The mill at Hambleden is mentioned in Domesday Book, which implies there was also a weir here then. There is reference to the weir, with a winch (for pulling boats through the flash lock) in 1338. The pound lock was the fourth downstream in the series of locks built after the 1770 navigation act. The others were built of fir which had to be replaced by oak after a dozen years. In 1777 a small brick house was built and Caleb Gould became keeper. This eccentric, who baked bread for bargemen, ate a dish of onion porridge every night, wore a long coat with many buttons and walked daily to Hambleden marking a cross on the ground where he reached, was in post at the lock for 59 years and was succeeded by his son.
There is reference to continuing use of the flash lock and winch at the weir until the middle of the nineteenth century. The channel downstream of the lock which takes navigation clear of the weir and weir pool was excavated in 1825.[2]
In June 1829, the lock was the starting point for the first boat race between Oxford and Cambridge universities. The course ended 2.25-mile (3.62 km) upstream at Henley Bridge.[3] An estimated 20,000 spectators watched Oxford win the race.[4][5]
The lock was completely rebuilt in 1870 after years of complaint about its condition. In 1884 the new weirs were built and after public complaints the walkway was built to reopen the ancient right of way.[2] The lock was rebuilt in 1994.

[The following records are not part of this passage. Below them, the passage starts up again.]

File: config.mk
export PLATFORM = sky130hd
export DESIGN_NAME = imem_boot_loader_flat
export DESIGN_NICKNAME = d
export VERILOG_FILES = /design/src/rtl/imem_boot_pkg.sv /design/src/rtl/imem_boot_loader_if.sv /design/src/rtl/imem_ram.sv /design/src/rtl/imem_boot_loader.sv /design/src/flat_wrapper.sv
export SDC_FILE = /design/constraint.sdc
export NUM_CORES = 2
export LEC_CHECK = 0
export BUFFER_PORTS_ARGS = -buffer_cell sky130_fd_sc_hd__buf_2
export CELL_PAD_IN_SITES_DETAIL_PLACEMENT = 0
export CELL_PAD_IN_SITES_GLOBAL_PLACEMENT = 2
export CORE_ASPECT_RATIO = 1.5
export CORE_MARGIN = 2
export CORE_UTILIZATION = 45
export CTS_CLUSTER_SIZE = 8
export DETAILED_ROUTE_END_ITERATION = 6
export PLACE_DENSITY = 0.83
export SLEW_MARGIN = 20
export SYNTH_ARGS = -nofsm -noshare
export SYNTH_HDL_FRONTEND = slang
export SYNTH_HIERARCHICAL = 1
export SYNTH_SLANG_ARGS = --single-unit
File: constraint.sdc
create_clock -name clk -period 5.7 [get_ports clk]
set_input_delay 0.855 -clock clk [delete_from_list [all_inputs] [get_ports clk]]
set_output_delay 0.855 -clock clk [all_outputs]
set_load 0.05 [all_outputs]
File: src/rtl/imem_boot_pkg.sv
// Shared types and constants for the boot-loading instruction memory.
package imem_boot_pkg;

  typedef enum logic [1:0] {
    IDLE = 2'd0,
    LOAD = 2'd1,
    RUN  = 2'd2
  } boot_state_t;

  localparam logic [31:0] INSTR_FILL     = 32'h0;
  localparam int          BYTES_PER_WORD = 4;

endpackage

File: src/rtl/imem_boot_loader_if.sv
// Byte-stream load channel: valid/ready handshake, one program byte per beat.
interface imem_boot_loader_if;

  logic       load_valid;
  logic [7:0] load_data;
  logic       load_last;
  logic       load_ready;

  modport master (output load_valid, output load_data, output load_last, input load_ready);
  modport slave  (input load_valid, input load_data, input load_last, output load_ready);

endinterface

File: src/rtl/imem_ram.sv
// DEPTH_WORDS x 32 instruction store: synchronous write, asynchronous read, no reset.
module imem_ram #(
  parameter  int DEPTH_WORDS = 64,
  localparam int ADDR_W      = $clog2(DEPTH_WORDS)
) (
  input  logic              clk,
  input  logic              we,
  input  logic [ADDR_W-1:0] waddr,
  input  logic [31:0]       wdata,
  input  logic [ADDR_W-1:0] raddr,
  output logic [31:0]       rdata
);

  logic [31:0] mem [DEPTH_WORDS];

  always_ff @(posedge clk) begin
    if (we) mem[waddr] <= wdata;
  end

  assign rdata = mem[raddr];

endmodule

File: src/rtl/imem_boot_loader.sv
// Packs a little-endian byte stream into instruction memory, then gates the core via start.
// Write lands on the 4th/last handshake edge; Instr is a zero-latency read; load_ready only in LOAD.
module imem_boot_loader
  import imem_boot_pkg::*;
#(
  parameter  int DEPTH_WORDS = 64,
  localparam int ADDR_W      = $clog2(DEPTH_WORDS)
) (
  input  logic                 clk,
  input  logic                 reset,
  input  logic                 boot_req,
  imem_boot_loader_if.slave    load,
  input  logic [31:0]          PC,
  output logic [31:0]          Instr,
  output logic                 start,
  output logic [ADDR_W:0]      words_loaded,
  output logic                 overflow
);

  boot_state_t state, state_nxt;
  logic [1:0]  idx;
  logic [31:0] asm_q;
  logic [31:0] wdata;
  logic [31:0] rdata;
  logic        rdy;
  logic        restart;
  logic        hs;
  logic        word_done;
  logic        full;
  logic        we;
  logic        in_range;
  logic        unused_pc_lsb;

  always_ff @(posedge clk or posedge reset) begin
    if (reset) state <= IDLE;
    else       state <= state_nxt;
  end

  always_comb begin
    state_nxt = state;
    rdy       = 1'b0;
    restart   = 1'b0;
    case (state)
      IDLE: begin
        if (boot_req) begin
          state_nxt = LOAD;
          restart   = 1'b1;
        end
      end
      LOAD: begin
        rdy = 1'b1;
        if (load.load_valid && load.load_last) state_nxt = RUN;
      end
      RUN: begin
        if (boot_req) begin
          state_nxt = LOAD;
          restart   = 1'b1;
        end
      end
      default: state_nxt = IDLE;
    endcase
  end

  assign load.load_ready = rdy;
  assign hs        = load.load_valid & rdy;
  assign word_done = hs & ((idx == 2'(BYTES_PER_WORD - 1)) | load.load_last);
  // Counter saturates at DEPTH_WORDS, so its top bit alone means "memory full".
  assign full      = words_loaded[ADDR_W];
  assign we        = word_done & ~full;

  always_comb begin
    wdata = asm_q;
    wdata[{idx, 3'b000} +: 8] = load.load_data;
  end

  always_ff @(posedge clk or posedge reset) begin
    if (reset) begin
      idx          <= '0;
      asm_q        <= '0;
      words_loaded <= '0;
      overflow     <= 1'b0;
      start        <= 1'b0;
    end else begin
      start <= (state_nxt == RUN);
      if (restart) begin
        idx          <= '0;
        asm_q        <= '0;
        words_loaded <= '0;
        overflow     <= 1'b0;
      end else if (hs) begin
        if (word_done) begin
          // Clearing here is what zero-fills the upper lanes of the next partial word.
          idx   <= '0;
          asm_q <= '0;
          if (full) overflow     <= 1'b1;
          else      words_loaded <= words_loaded + 1'b1;
        end else begin
          idx   <= idx + 1'b1;
          asm_q <= wdata;
        end
      end
    end
  end

  imem_ram #(.DEPTH_WORDS(DEPTH_WORDS)) u_ram (
    .clk   (clk),
    .we    (we),
    .waddr (words_loaded[ADDR_W-1:0]),
    .wdata (wdata),
    .raddr (PC[ADDR_W+1:2]),
    .rdata (rdata)
  );

  assign in_range      = (PC[31:ADDR_W+2] == '0);
  assign Instr         = ((state == RUN) && in_range) ? rdata : INSTR_FILL;
  assign unused_pc_lsb = ^PC[1:0];

endmodule

File: src/flat_wrapper.sv
// flat-port wrapper written by rule: the top's interface ports become plain ports
module imem_boot_loader_flat import imem_boot_pkg::*;
#(
  parameter  int DEPTH_WORDS = 64,
  localparam int ADDR_W      = $clog2(DEPTH_WORDS)
)
  (clk, reset, boot_req, PC, Instr, start, words_loaded, overflow, load_load_valid, load_load_data, load_load_last, load_load_ready);
  imem_boot_loader_if load_i ();
  input  logic clk;
  input  logic reset;
  input  logic boot_req;
  input  logic [31:0] PC;
  output logic [31:0] Instr;
  output logic start;
  output logic [ADDR_W:0] words_loaded;
  output logic overflow;
  input wire logic [$bits(load_i.load_valid)-1:0] load_load_valid;
  input wire logic [$bits(load_i.load_data)-1:0] load_load_data;
  input wire logic [$bits(load_i.load_last)-1:0] load_load_last;
  output wire logic [$bits(load_i.load_ready)-1:0] load_load_ready;
  assign load_i.load_valid = load_load_valid;
  assign load_i.load_data = load_load_data;
  assign load_i.load_last = load_load_last;
  assign load_load_ready = load_i.load_ready;
  imem_boot_loader #(.DEPTH_WORDS(DEPTH_WORDS)) u_core (.clk(clk), .reset(reset), .boot_req(boot_req), .load(load_i), .PC(PC), .Instr(Instr), .start(start), .words_loaded(words_loaded), .overflow(overflow));
endmodule
==> out/metrics.cfg <==
[outcome]
outcome = finished clean

[worst_setup_path]
regToRegSetupSlack_ns = 1.51
critPathLaunchType = input pin
path_cells = buf_8 -> buf_4 -> mux4_2 -> mux4_2 -> o22ai_1 -> nor2_1 -> inv_1 -> nor3_2 -> buf_2
cp_top_family = buffers and inverters
crit_type = in -> out
r2r_start = u_core/idx[0]$_DFFE_PP0P_
crit_path_end_kind = output port
reg2regPathDepth = 7
worst_path_most_repeated_cell = mux4_2
critPathMaxFanout = 68
r2r-end = u_core/u_ram/mem[26][10]$_DFFE_PP_
path_buf_inv = 4
crit_start = PC[3]
cp_slowest_cell = o22ai_1
crit_arrival_ns = 4.03
slowest_delay_ns = 0.58
critPathRequiredTime_ns = 4.85

[sta]
tightestPinTransition_ns = 1.120
relSlewSlack_pct = 25.17
drv_slew = 0
max_freq_mhz = 204.8
setup_tns_ns = 0
finClkSkew_ns = 0.04532
rsz0062_at_grt = false
setup_viol = 0
finalCriticalPeriod_ns = 4.882
finalHoldViolations = 0
holdWs_ns = 0.1808
fin_crit_sh_pct = 85.65

[global_routing]
grt_pass1_wl_um = 294100
grt-busiest-layer = met2
grt_max_degree = 73
gr-total-overflow = 0
track_usage_pct = 22.62
antenna_found_initial = 8
met2_usage_pct = 39.10
use_met1_pct = 28.65
first_global_vias = 40930
use_met3_pct = 3.399

[routing]
wirelength_um = 206600
ant_nets = 0
drc = 0
first_iter_violations = 4843
viasPerCell = 6.145
drt-wirelength-per-cell_um = 32.13
via_count = 39500
dr.pass1.iters = 7

[yosys]
synth_area_leaders = edfxtp_1, mux4_2, dfrtp_1
synth_most_common_cell = edfxtp_1
synth_compound_gate_area_share_pct = 2.432
ys_ff_latch = 2093
synthXorXnorAreaFrac_pct = 0
syn_nets = 3649
synth-adder-area-share_pct = 0.09287
avgSynthCellArea_um2 = 22.47
ys_top_cells_by_count = edfxtp_1, mux4_2, nor2_1, mux2i_1, o22ai_1
synth_edf_count = 2048
ys_types = 63
synth_top_cell_area_share_pct = 76.08
ys_warn_count = 6
netlist_area_mm2 = 0.08084
syn-instance-count = 3598
yosysTopAreaCell = edfxtp_1
ys.flop_type = edfxtp_1
seq_area_frac_synth_pct = 77.47
async_flop_share_pct = 2.150
synthMuxAreaShare_pct = 16.35
yosys.area_share.simple_pct = 2.091
synth_top_family_by_area = multiplexers

[die]
die_w_um = 350.1
rows = 190
die-area_mm2 = 0.1831
core_region_area_mm2 = 0.1785
dieHeight_um = 523.1
boundaryPins = 87
start_util_pct = 45.28

[cells_and_area]
final_nets = 4034
area_delta_synth_final_pct = 16.07
drive_above_1_share_pct = 32.01
fill_cells = 13330

[pwr]
pwr_density_cell_mw_per_mm2 = 378.1
vdd_ir_drop_max_mv = 0.2948
p_leak_uw = 0.03109

[clock_network]
numClockSinks = 2093
htree_num_levels = 5
post-cts-setup-buffer-count = 0
postCtsResizedCells = 0
clkLatencyLatePin_ns = 0.82
clk_path_buf_depth = 4
root_buffer = clkbuf_16
cts_made_buffers = 303
clkSlewWorstSetupHoldPaths_ns = 0.05
tritoncts = built
cts_hold_buf = 0

[place]
routabilityCongestion = 0.8131
dp_hpwl_um = 115900
io_buffers = 84

[hold_path]
hold_path.class = in -> async

[job]
maxCapViolations = 0

-- layout make-up --
type / count / area [um^2] / share of cell area (%)
clock buffer: 335 / 7915 / 8.436
inverter: 70 / 282.8 / 0.3014
clock inverter: 11 / 117.6 / 0.1254
sequential: 2093 / 62630 / 66.75
timing repair buffer: 280 / 2326 / 2.479
tap: 2400 / 3003 / 3.200
antenna: 4 / 10.01 / 0.01067
multi-input combinational: 1235 / 17550 / 18.70
-- where the power goes --
part / switching [uW] / total [uW] / internal, uW / leakage (uW)
Combinational: 1660 / 2230 / 566 / 0.00671
Sequential: 69.9 / 17700 / 17600 / 0.0204
Clock: 5950 / 15600 / 9640 / 0.00394
-- per-stage QoR --
step	total power [uW]	setup WS, ns	cells	utilization [%]	instance area [um^2]
3_5_place_dp	20130	0.8137	6077	48.00	85700
3_3_place_gp	20040	0.8109	6077	48.00	85700
6_report	35470	0.8177	6428	52.55	93830
5_1_grt	36380	0.7017	6425	52.55	93820
2_1_floorplan	19170	1.293	3598	-	80840
4_1_cts	35630	0.8195	6423	52.50	93740
-- cells in the final DEF, fill, tap and decap left out, drive strengths merged, types with 3 or more instances in the layout --
| cell type | count |
|---|---|
| nand2 | 33 |
| nand2b | 15 |
| diode | 4 |
| or2 | 4 |
| nand3b | 6 |
| ha | 6 |
| o32ai | 4 |
| nor3 | 40 |
| a311oi | 8 |
| a22oi | 12 |
| mux4 | 544 |
| and3 | 5 |
| dfrtp | 45 |
| nor4 | 9 |
| buf | 280 |
| mux2i | 95 |
| o2bb2ai | 18 |
| inv | 61 |
| o221ai | 27 |
| a41o | 4 |
| nor2 | 143 |
| clkinv | 20 |
| o22ai | 86 |
| nand4b | 3 |
| or3 | 4 |
| or3b | 5 |
| clkbuf | 335 |
| a22o | 29 |
| and2 | 3 |
| nand3 | 9 |
| nor2b | 16 |
| nand4 | 3 |
| edfxtp | 2048 |
| o21ai | 3 |
| a21oi | 66 |
| a2bb2oi | 14 |
-- layer usage --
metal  wire, um  up-vias  share of wire [%]
met5         13        -             0.0063
met4       8582        2                4.2
met3      15800      388                7.7
met2     107200     2019                 52
met1      74930    21210                 36
li1           -    15890                  -
-- worst reg2reg max path: stages (launching register included) --
cell,delay (ns)
dfrtp_1,0.54
ha_1,0.33
o21bai_1,0.20
nor2_1,0.51
nor2b_1,0.33
nand2_1,0.52
nor2_4,0.83
buf_4,0.52
-- worst max-delay path by stage --
stage | end | slack (ns) | cells past startpoint
after floorplan | u_core/u_ram/mem[49][0]$_DFFE_PP_ | 1.29 | 6
after global placement | Instr[16] | 0.81 | 10
after detailed placement | Instr[16] | 0.81 | 10
after CTS | Instr[16] | 0.82 | 10
after global routing | Instr[30] | 0.70 | 10
final | Instr[28] | 0.82 | 9
-- cell families after synthesis --
group | count (synthesis)
and+or+nand+nor | 308
DFF | 2093
adders and majority gates | 6
muxes | 640
AOI/OAI and AO/OA | 281
buffers and inverters | 270
-- state kept, by name, summed over array words and instances, names as in the netlist --
register	flops
u_core/asm_q	32
u_core/idx	2
u_core/overflow	1
u_core/start	1
u_core/state	2
u_core/u_ram/mem	2048
u_core/words_loaded	7
Power figures use the tool's default switching activity.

The lock can be reached from the village of Aston on the same side, after a short walk; access to the track leading to the lock is immediately to the west of the Flower Pot pub. From the opposite side the walkways across the weirs provide easy access from Mill End.
The river curves round to the south, passing, on the Buckinghamshire bank, Greenlands, a large country house built in the nineteenth century which is now the home of the Henley Management College. After the turn is Temple Island, which is the start of the Henley Royal Regatta course. The regatta is rowed upstream over a wide straight course of 1 mile, 550 yards (2,112 m). On the Berkshire bank are open fields, lawns and Remenham Farm, part of the village of Remenham. The regatta lawns continue up to Henley Bridge, while the town of Henley on Thames stretches along the Oxfordshire bank.
The annual Henley Festival is also held on the reach, stretching between just upstream of Hambleden village and just short of the next lock upstream from Hambleden, Marsh Lock.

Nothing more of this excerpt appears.